Earlier this month, steel fabricator and welding specialist Hydra-Arc finished the post weld heat treatment (PWHT) and pressure test of the third of four drums on an order for a client in the sugar industry.
The order – procured in August last year, which will be supplied and commissioned by August this year – entailed the replacement of two steam drums and two mud drums to be used in new steam generation boilers.
PWHT is a controlled process in which a material that has been welded is reheated to a temperature below its lower critical transformation temperature.
The material is then held at that temperature for a specified amount of time which is done to alleviate residual stresses, increase the strength, increase or decrease the hardness, and reduce the risk of cracking.
“Notably, the PWHT and pressure testing of the two mud drums was finalised in April and the first steam drum was successfully tested last month,” says Hydra-Arc divisional engineering manager Matthew Alfonso.

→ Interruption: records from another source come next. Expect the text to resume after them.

File: src/rtl/mac_vec_p_if.sv
// Bus bundle for mac_vec_p: job control, input beat handshake and result
// handshake. The master side (job issuer/consumer) drives start/bias/len/shift,
// beats and out_ready. The slave side (the MAC) returns in_ready, out_valid,
// y, sat_flag and busy.
interface mac_vec_p_if #(
  parameter int DATA_W = 8,
  parameter int LANES  = 4,
  parameter int OUT_W  = 16,
  parameter int LEN_W  = 8
);
  logic                      start;
  logic [DATA_W-1:0]         bias_in;
  logic [LEN_W-1:0]          len;
  logic [3:0]                shift;
  logic                      in_valid;
  logic                      in_ready;
  logic [LANES*DATA_W-1:0]   a_vec;
  logic [LANES*DATA_W-1:0]   b_vec;
  logic                      out_valid;
  logic                      out_ready;
  logic signed [OUT_W-1:0]   y;
  logic                      sat_flag;
  logic                      busy;

  modport master (
    output start, bias_in, len, shift, in_valid, a_vec, b_vec, out_ready,
    input  in_ready, out_valid, y, sat_flag, busy
  );

  modport slave (
    input  start, bias_in, len, shift, in_valid, a_vec, b_vec, out_ready,
    output in_ready, out_valid, y, sat_flag, busy
  );
endinterface

File: src/rtl/mac_vec_p.sv
// mac_vec_p: vector dot-product MAC. A job is started with a bias, a beat
// count and an output shift; each accepted beat adds the full-precision sum of
// LANES signed products into a saturating accumulator. After the last beat the
// accumulator is arithmetically shifted, clamped to OUT_W and held on y until
// the consumer takes it.
// Ports:
//   clkext  - clock, rising edge
//   rst_n   - asynchronous active-low reset
//   en_mac  - clock enable; low freezes all state and blocks both handshakes
//   bus     - mac_vec_p_if.slave (job control, beat and result handshakes)

// Single lane signed multiplier.
module mac_vec_p_lane #(
  parameter int DATA_W = 8
) (
  input  logic signed [DATA_W-1:0]   a,
  input  logic signed [DATA_W-1:0]   b,
  output logic signed [2*DATA_W-1:0] p
);
  assign p = a * b;
endmodule

module mac_vec_p #(
  parameter int DATA_W      = 8,
  parameter int LANES       = 4,
  parameter int ACC_W       = 24,
  parameter int OUT_W       = 16,
  parameter int LEN_W       = 8,
  parameter bit BIAS_SIGNED = 1'b0
) (
  input logic        clkext,
  input logic        rst_n,
  input logic        en_mac,
  mac_vec_p_if.slave bus
);
  localparam int SUM_W = 2*DATA_W + $clog2(LANES);
  localparam logic [ACC_W-1:0] ACC_MAX = {1'b0, {(ACC_W-1){1'b1}}};
  localparam logic [ACC_W-1:0] ACC_MIN = {1'b1, {(ACC_W-1){1'b0}}};
  localparam logic [OUT_W-1:0] OUT_MAX = {1'b0, {(OUT_W-1){1'b1}}};
  localparam logic [OUT_W-1:0] OUT_MIN = {1'b1, {(OUT_W-1){1'b0}}};

  typedef enum logic [1:0] {IDLE, ACCUM, DONE} state_t;

  state_t                   state_q, state_d;
  logic signed [ACC_W-1:0]  acc;
  logic [LEN_W-1:0]         count;
  logic [3:0]               shift_q;
  logic signed [OUT_W-1:0]  y_q;
  logic                     sat_q;

  // ---- lane products ----
  logic [LANES-1:0][2*DATA_W-1:0] prod;

  for (genvar i = 0; i < LANES; i++) begin : g_lane
    mac_vec_p_lane #(.DATA_W(DATA_W)) u_lane (
      .a (bus.a_vec[i*DATA_W +: DATA_W]),
      .b (bus.b_vec[i*DATA_W +: DATA_W]),
      .p (prod[i])
    );
  end

  // Adder tree width grows by clog2(LANES) so the beat sum never overflows.
  logic signed [SUM_W-1:0] sum;
  always_comb begin
    sum = '0;
    for (int i = 0; i < LANES; i++)
      sum = sum + SUM_W'($signed(prod[i]));
  end

  // ---- saturating accumulate, one guard bit ----
  logic signed [ACC_W:0]   acc_wide;
  logic                    acc_ovf;
  logic signed [ACC_W-1:0] acc_sat;

  assign acc_wide = $signed({acc[ACC_W-1], acc}) + (ACC_W+1)'(sum);
  assign acc_ovf  = acc_wide[ACC_W] ^ acc_wide[ACC_W-1];
  assign acc_sat  = !acc_ovf ? acc_wide[ACC_W-1:0]
                             : (acc_wide[ACC_W] ? ACC_MIN : ACC_MAX);

  logic signed [ACC_W-1:0] bias_ext;
  assign bias_ext = {{(ACC_W-DATA_W){BIAS_SIGNED & bus.bias_in[DATA_W-1]}}, bus.bias_in};

  // ---- output shift/clamp ----
  // In IDLE the source is the bias (LEN=0 job finishing straight from START);
  // otherwise it is the post-beat accumulator so y lands one cycle after the
  // final accept.
  logic signed [ACC_W-1:0] y_src, shifted;
  logic [3:0]              y_shamt;
  logic [ACC_W-OUT_W:0]    y_top;
  logic                    y_ovf;
  logic signed [OUT_W-1:0] y_sat;

  assign y_src   = (state_q == IDLE) ? bias_ext : acc_sat;
  assign y_shamt = (state_q == IDLE) ? bus.shift : shift_q;
  assign shifted = y_src >>> y_shamt;
  assign y_top   = shifted[ACC_W-1:OUT_W-1];
  assign y_ovf   = !((&y_top) | ~(|y_top));
  assign y_sat   = !y_ovf ? shifted[OUT_W-1:0]
                          : (shifted[ACC_W-1] ? OUT_MIN : OUT_MAX);

  // ---- control ----
  logic accept, load, last;
  assign accept = en_mac & bus.in_valid & (state_q == ACCUM);
  assign load   = en_mac & bus.start & (state_q == IDLE);
  assign last   = (count == LEN_W'(1));

  always_comb begin
    state_d = state_q;
    unique case (state_q)
      IDLE:    if (load) state_d = (bus.len == '0) ? DONE : ACCUM;
      ACCUM:   if (accept && last) state_d = DONE;
      DONE:    if (en_mac && bus.out_ready) state_d = IDLE;
      default: state_d = IDLE;
    endcase
  end

  always_ff @(posedge clkext or negedge rst_n) begin
    if (!rst_n) state_q <= IDLE;
    else        state_q <= state_d;
  end

  always_ff @(posedge clkext or negedge rst_n) begin
    if (!rst_n) begin
      acc     <= '0;
      count   <= '0;
      shift_q <= '0;
      y_q     <= '0;
      sat_q   <= 1'b0;
    end else if (load) begin
      acc     <= bias_ext;
      count   <= bus.len;
      shift_q <= bus.shift;
      sat_q   <= 1'b0;
      if (bus.len == '0) begin
        y_q   <= y_sat;
        sat_q <= y_ovf;
      end
    end else if (accept) begin
      acc   <= acc_sat;
      count <= count - LEN_W'(1);
      if (last) y_q <= y_sat;
      // Sticky: once set it stays until the next job loads.
      if (acc_ovf || (last && y_ovf)) sat_q <= 1'b1;
    end
  end

  assign bus.in_ready  = (state_q == ACCUM) & en_mac;
  assign bus.out_valid = (state_q == DONE);
  assign bus.busy      = (state_q != IDLE);
  assign bus.y         = y_q;
  assign bus.sat_flag  = sat_q;
endmodule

He explains that the manufacturing of the two mud drums and two steam drums, included the rolling of 50 mm and 80 mm plates into 1 m and 2 m drums respectively with a total length of over 8 m a drum.
After welding, the drums had to undergo PWHT, pressure testing and then the company will undertake the final drilling, boring and grooving of over 1 600 holes for each drum.

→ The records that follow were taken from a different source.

$ cat src/rtl/mem_arbiter.sv
// Arbitrates the single 128-bit memory port between I-cache and D-cache.
// D-cache has priority up to a starvation limit; MEM_ARB_PERF_EN adds perf counters.
module mem_arbiter import mem_arb_pkg::*; #(
  parameter int STARVE_LIMIT = DEF_STARVE_LIMIT
`ifdef MEM_ARB_PERF_EN
  , parameter int CNT_W = 16
`endif
) (
  input  logic             clk,
  input  logic             proc_reset,
  mem_arbiter_if.slave     bus
`ifdef MEM_ARB_PERF_EN
  , output logic [CNT_W-1:0] perf_i_cnt
  , output logic [CNT_W-1:0] perf_d_cnt
  , output logic [CNT_W-1:0] perf_stall_cnt
`endif
);

  localparam logic [WAIT_W-1:0] LIMIT = WAIT_W'(STARVE_LIMIT);

  arb_state_t        r_state;
  logic              w_dReq;
  logic              w_iReq;
  logic              w_idle;
  logic              w_starved;
  logic              w_grantD;
  logic              w_grantI;
  logic [WAIT_W-1:0] w_waitCnt;

  assign w_dReq    = bus.d_mem_read | bus.d_mem_write;
  assign w_iReq    = bus.i_mem_read;
  assign w_idle    = (r_state == IDLE);
  assign w_starved = (w_waitCnt == LIMIT);
  // D wins unless I has already been passed over STARVE_LIMIT times in a row.
  assign w_grantD  = w_idle & w_dReq & ~(w_iReq & w_starved);
  assign w_grantI  = w_idle & w_iReq & ~w_grantD;

  sat_counter #(.WIDTH(WAIT_W)) u_waitCnt (
    .clk     (clk),
    .rst     (proc_reset),
    .i_inc   (w_grantD & w_iReq),
    .i_clear (w_idle & (w_grantI | ~w_iReq)),
    .o_value (w_waitCnt)
  );

  always_ff @(posedge clk) begin
    if (proc_reset) begin
      r_state <= IDLE;
    end else begin
      case (r_state)
        IDLE: begin
          if (w_grantD) begin
            r_state <= GRANT_D;
          end else if (w_grantI) begin
            r_state <= GRANT_I;
          end
        end
        GRANT_I, GRANT_D: begin
          if (bus.mem_ready) begin
            r_state <= IDLE;
          end
        end
        default: r_state <= IDLE;
      endcase
    end
  end

  assign bus.i_mem_rdata = bus.mem_rdata;
  assign bus.d_mem_rdata = bus.mem_rdata;

  // Ready is forwarded in the same cycle memory raises it, so outputs decode from state.
  always_comb begin
    bus.mem_read    = 1'b0;
    bus.mem_write   = 1'b0;
    bus.mem_addr    = '0;
    bus.mem_wdata   = '0;
    bus.i_mem_ready = 1'b0;
    bus.d_mem_ready = 1'b0;
    case (r_state)
      GRANT_I: begin
        bus.mem_read    = bus.i_mem_read;
        bus.mem_addr    = bus.i_mem_addr;
        bus.i_mem_ready = bus.mem_ready;
      end
      GRANT_D: begin
        bus.mem_write   = bus.d_mem_write;
        bus.mem_read    = bus.d_mem_read & ~bus.d_mem_write;
        bus.mem_addr    = bus.d_mem_addr;
        bus.mem_wdata   = bus.d_mem_wdata;
        bus.d_mem_ready = bus.mem_ready;
      end
      default: ;
    endcase
  end

`ifdef MEM_ARB_PERF_EN
  sat_counter #(.WIDTH(CNT_W)) u_perfI (
    .clk     (clk),
    .rst     (proc_reset),
    .i_inc   ((r_state == GRANT_I) & bus.mem_ready),
    .i_clear (1'b0),
    .o_value (perf_i_cnt)
  );

  sat_counter #(.WIDTH(CNT_W)) u_perfD (
    .clk     (clk),
    .rst     (proc_reset),
    .i_inc   ((r_state == GRANT_D) & bus.mem_ready),
    .i_clear (1'b0),
    .o_value (perf_d_cnt)
  );

  sat_counter #(.WIDTH(CNT_W)) u_perfStall (
    .clk     (clk),
    .rst     (proc_reset),
    .i_inc   (w_iReq & (r_state != GRANT_I)),
    .i_clear (1'b0),
    .o_value (perf_stall_cnt)
  );
`endif

endmodule

$ cat src/flat_wrapper.sv
// flat-port wrapper written by rule: the top's interface ports become plain ports
module mem_arbiter_flat import mem_arb_pkg::*;
#(
  parameter int STARVE_LIMIT = DEF_STARVE_LIMIT

)
  (clk, proc_reset, bus_i_mem_read, bus_i_mem_addr, bus_d_mem_read, bus_d_mem_write, bus_d_mem_addr, bus_d_mem_wdata, bus_mem_rdata, bus_mem_ready, bus_i_mem_rdata, bus_i_mem_ready, bus_d_mem_rdata, bus_d_mem_ready, bus_mem_read, bus_mem_write, bus_mem_addr, bus_mem_wdata);
  mem_arbiter_if bus_i ();
  input  logic clk;
  input  logic proc_reset;
  input wire logic [$bits(bus_i.i_mem_read)-1:0] bus_i_mem_read;
  input wire logic [$bits(bus_i.i_mem_addr)-1:0] bus_i_mem_addr;
  input wire logic [$bits(bus_i.d_mem_read)-1:0] bus_d_mem_read;
  input wire logic [$bits(bus_i.d_mem_write)-1:0] bus_d_mem_write;
  input wire logic [$bits(bus_i.d_mem_addr)-1:0] bus_d_mem_addr;
  input wire logic [$bits(bus_i.d_mem_wdata)-1:0] bus_d_mem_wdata;
  input wire logic [$bits(bus_i.mem_rdata)-1:0] bus_mem_rdata;
  input wire logic [$bits(bus_i.mem_ready)-1:0] bus_mem_ready;
  output wire logic [$bits(bus_i.i_mem_rdata)-1:0] bus_i_mem_rdata;
  output wire logic [$bits(bus_i.i_mem_ready)-1:0] bus_i_mem_ready;
  output wire logic [$bits(bus_i.d_mem_rdata)-1:0] bus_d_mem_rdata;
  output wire logic [$bits(bus_i.d_mem_ready)-1:0] bus_d_mem_ready;
  output wire logic [$bits(bus_i.mem_read)-1:0] bus_mem_read;
  output wire logic [$bits(bus_i.mem_write)-1:0] bus_mem_write;
  output wire logic [$bits(bus_i.mem_addr)-1:0] bus_mem_addr;
  output wire logic [$bits(bus_i.mem_wdata)-1:0] bus_mem_wdata;
  assign bus_i.i_mem_read = bus_i_mem_read;
  assign bus_i.i_mem_addr = bus_i_mem_addr;
  assign bus_i.d_mem_read = bus_d_mem_read;
  assign bus_i.d_mem_write = bus_d_mem_write;
  assign bus_i.d_mem_addr = bus_d_mem_addr;
  assign bus_i.d_mem_wdata = bus_d_mem_wdata;
  assign bus_i.mem_rdata = bus_mem_rdata;
  assign bus_i.mem_ready = bus_mem_ready;
  assign bus_i_mem_rdata = bus_i.i_mem_rdata;
  assign bus_i_mem_ready = bus_i.i_mem_ready;
  assign bus_d_mem_rdata = bus_i.d_mem_rdata;
  assign bus_d_mem_ready = bus_i.d_mem_ready;
  assign bus_mem_read = bus_i.mem_read;
  assign bus_mem_write = bus_i.mem_write;
  assign bus_mem_addr = bus_i.mem_addr;
  assign bus_mem_wdata = bus_i.mem_wdata;
  mem_arbiter #(.STARVE_LIMIT(STARVE_LIMIT)) u_core (.clk(clk), .proc_reset(proc_reset), .bus(bus_i));
endmodule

Hydra-Arc is fortunate enough to own one of the longest fully computer numerical controlled boring mills in the southern hemisphere, which has accelerated the drilling of over 1 600 holes a drum.
The large boring mill allows the whole drum to be machined on a single setup using state-of-the-art machine tooling.
In the past the machining of such a long drum would usually be done with on-site machine tools with an average time of 15 minutes a hole.
Having the advanced hole making mill has meant that Hydra-Arc is able to complete a hole in under five minutes, this is a reduction in schedule of over 65% on the machining portion of the work.
“The biggest challenge has been encountered on the machining of the drums, as once PWHT has been done on the metal it cannot be repaired by welding, therefore accuracy is key,” says Alfonso.
Alfonso explains that, the fact that the drums had already been treated removed any margin for error for machining, as after heat treatment no repairs are allowed to be made on the drums.
Consequently, Hydra-Arc designed a special set-up and testing jig and ran numerous test runs on mock drums until the process was perfect, and machining could begin on the drums.
“Using the learnings from the test runs and with strict quality assurance procedures, Hydra-Arc is now able to execute the machining work with 100% confidence,” he concludes.